05-09-2016, 09:36 AM | #1 |
Grand Sorcerer
Posts: 28,040
Karma: 199464182
Join Date: Jan 2010
Device: Nexus 7, Kindle Fire HD
|
[Plugin] DOCXImport
DOCXImport: Import DOCX documents into Sigil as epubs.
(based on the Python Mammoth module) ** NOTE: this plugin periodically checks for updated versions by connecting to github (where the source is maintained). ** (this update check can be disabled via the GUI) Minimum Sigil requirement: v0.9.0 or higher Python Requirements: Python 3.4+ (Bundled or external) OS Requirements: Windows/Linux/OS X *** Linux users will have to make sure that the PyQt5 graphical python module (or PySide6 starting with Sigil 2.0) is present if it's not already. On Debian-based flavors this can be done with "sudo apt-get install python3-pyqt5" (or pip install PySide6). On Arch distributions it can be done with pacman -S python-pyqt5 and/or pacman -S pyside6*** *Note: Do not rename any Sigil plugin zip files before attempting to install them * Select a pre-existing DOCX file using the file dialog and it will be imported as a single-file epub. The following features are currently supported (provided by Mammoth):
An example of a style map (as well as a sample docx and css file file it will work with) are in the samples.zip attached to this post. More info on writing custom style maps can be found in the "Writing Style maps" section of Mammoth's README. DOCXImport's code is hosted/maintained on Github. The very latest version (and all previous versions) of DOCXImport can always be found on its Github Releases Page. Changes Spoiler:
Last edited by DiapDealer; 08-03-2023 at 02:29 PM. |
05-09-2016, 10:51 AM | #2 |
Sigil Developer
Posts: 8,158
Karma: 5450818
Join Date: Nov 2009
Device: many
|
Wow!
Nicely done! KevinH |
Advert | |
|
05-09-2016, 12:22 PM | #3 |
Grand Sorcerer
Posts: 28,040
Karma: 199464182
Join Date: Jan 2010
Device: Nexus 7, Kindle Fire HD
|
Thanks! Mammoth is truly doing all the heavy-lifting at the moment, though. I just made the necessary modules portable and namespaced them (so they could never potentially conflict with the PyPI versions) and slapped a Sigil plugin wrapper around them.

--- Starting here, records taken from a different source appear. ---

File: src/rtl/obuf_bias_sel_multi.sv
// Multi-channel OBUF bias-select tracker: per-channel partial-sum vs bias-path select,
// DDR/PE routing and bias-switch block handshake, driven by a shared loop nest.

module obuf_bias_sel_ch #(
  parameter int LOOP_ID_W = 5,
  parameter int DEPTH     = 1 << LOOP_ID_W
) (
  input  logic                 clk,
  input  logic                 reset,
  input  logic                 busy,
  input  logic                 start,
  input  logic                 done,
  input  logic                 cfg_we,
  input  logic                 dep_wdata,
  input  logic [LOOP_ID_W-1:0] loop_id,
  input  logic [LOOP_ID_W-1:0] loop_index,
  input  logic                 loop_enter,
  input  logic                 loop_exit,
  input  logic                 loop_enter_dly,
  input  logic                 loop_exit_dly,
  input  logic                 loop_stall,
  input  logic                 loop_index_valid,
  input  logic                 loop_last_iter,
  input  logic                 blk_armed,
  input  logic                 sw_load_evt,
  input  logic                 compute_req,
  input  logic                 compute_done,
  output logic                 prev_bias,
  output logic                 ddr_pe_sw,
  output logic                 block
);

  logic [DEPTH-1:0] dep;
  logic [DEPTH-1:0] status;
  logic             sw_reg;
  logic             patch;
  logic             req_d1;
  logic [1:0]       cdone_pipe;
  logic             dep_cur;

  assign dep_cur = dep[loop_index];

  always_ff @(posedge clk) begin
    if (!reset) begin
      dep        <= '0;
      status     <= '0;
      prev_bias  <= 1'b0;
      ddr_pe_sw  <= 1'b1;
      sw_reg     <= 1'b0;
      block      <= 1'b0;
      patch      <= 1'b0;
      req_d1     <= 1'b0;
      cdone_pipe <= '0;
    end else begin
      if (cfg_we)
        dep[loop_id] <= dep_wdata;

      // status remembers the select a loop had when it was last left
      if (!busy)
        status[loop_id] <= 1'b0;
      else if (loop_enter_dly)
        status[loop_index] <= prev_bias;
      else if (loop_exit && !dep_cur)
        status[loop_index] <= 1'b1;

      if (!busy)
        prev_bias <= 1'b0;
      else if (loop_enter && loop_exit_dly)
        prev_bias <= status[loop_index];
      else if (loop_index_valid && !loop_stall && !dep_cur)
        prev_bias <= 1'b1;

      if (!busy)
        ddr_pe_sw <= 1'b1;
      else if ((loop_enter || loop_index_valid) && !dep_cur)
        ddr_pe_sw <= loop_last_iter;

      if (compute_done && prev_bias)
        sw_reg <= 1'b0;
      else if (blk_armed && sw_load_evt)
        sw_reg <= prev_bias;

      cdone_pipe <= {cdone_pipe[0], compute_done};
      req_d1     <= compute_req;

      if (cdone_pipe[1] && compute_req && blk_armed && !prev_bias)
        block <= 1'b1;
      else if (compute_req && !req_d1)
        block <= patch ? 1'b0 : sw_reg;

      // patch masks one stale block carried into the next layer's first request
      if (done)
        patch <= 1'b0;
      else if (start && block)
        patch <= 1'b1;
    end
  end

endmodule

I was pleasantly surprised at how well mammoth performed out of the box. Now I need to familiarize myself with it more so I can start tweaking. |
05-11-2016, 06:39 PM | #4 |
Resident Curmudgeon
Posts: 76,402
Karma: 136466962
Join Date: Nov 2006
Location: Roslindale, Massachusetts
Device: Kobo Libra 2, Kobo Aura H2O, PRS-650, PRS-T1, nook STR, PW3
|
Which produces a better ePub, this plugin or Calibre?
|
05-11-2016, 07:06 PM | #5 |
Grand Sorcerer
Posts: 28,040
Karma: 199464182
Join Date: Jan 2010
Device: Nexus 7, Kindle Fire HD
|
Can we please not turn this into a competition? For the moment, this Sigil plugin does little but create a barebones epub. There's no css being generated (currently) so that will have to be supplied by the user after-the-fact. It does make some pretty-clean html, though (provided the docx was styled relatively competently). But it should certainly be considered a work in progress right now.
Last edited by DiapDealer; 05-11-2016 at 11:30 PM. |
Advert | |
|
05-12-2016, 08:46 PM | #6 |
Guru
Posts: 697
Karma: 150000
Join Date: Feb 2010
Device: none
|
Well, FWIW it works on my Kubuntu 14.04, 32-bit system (sigil 0.9.4).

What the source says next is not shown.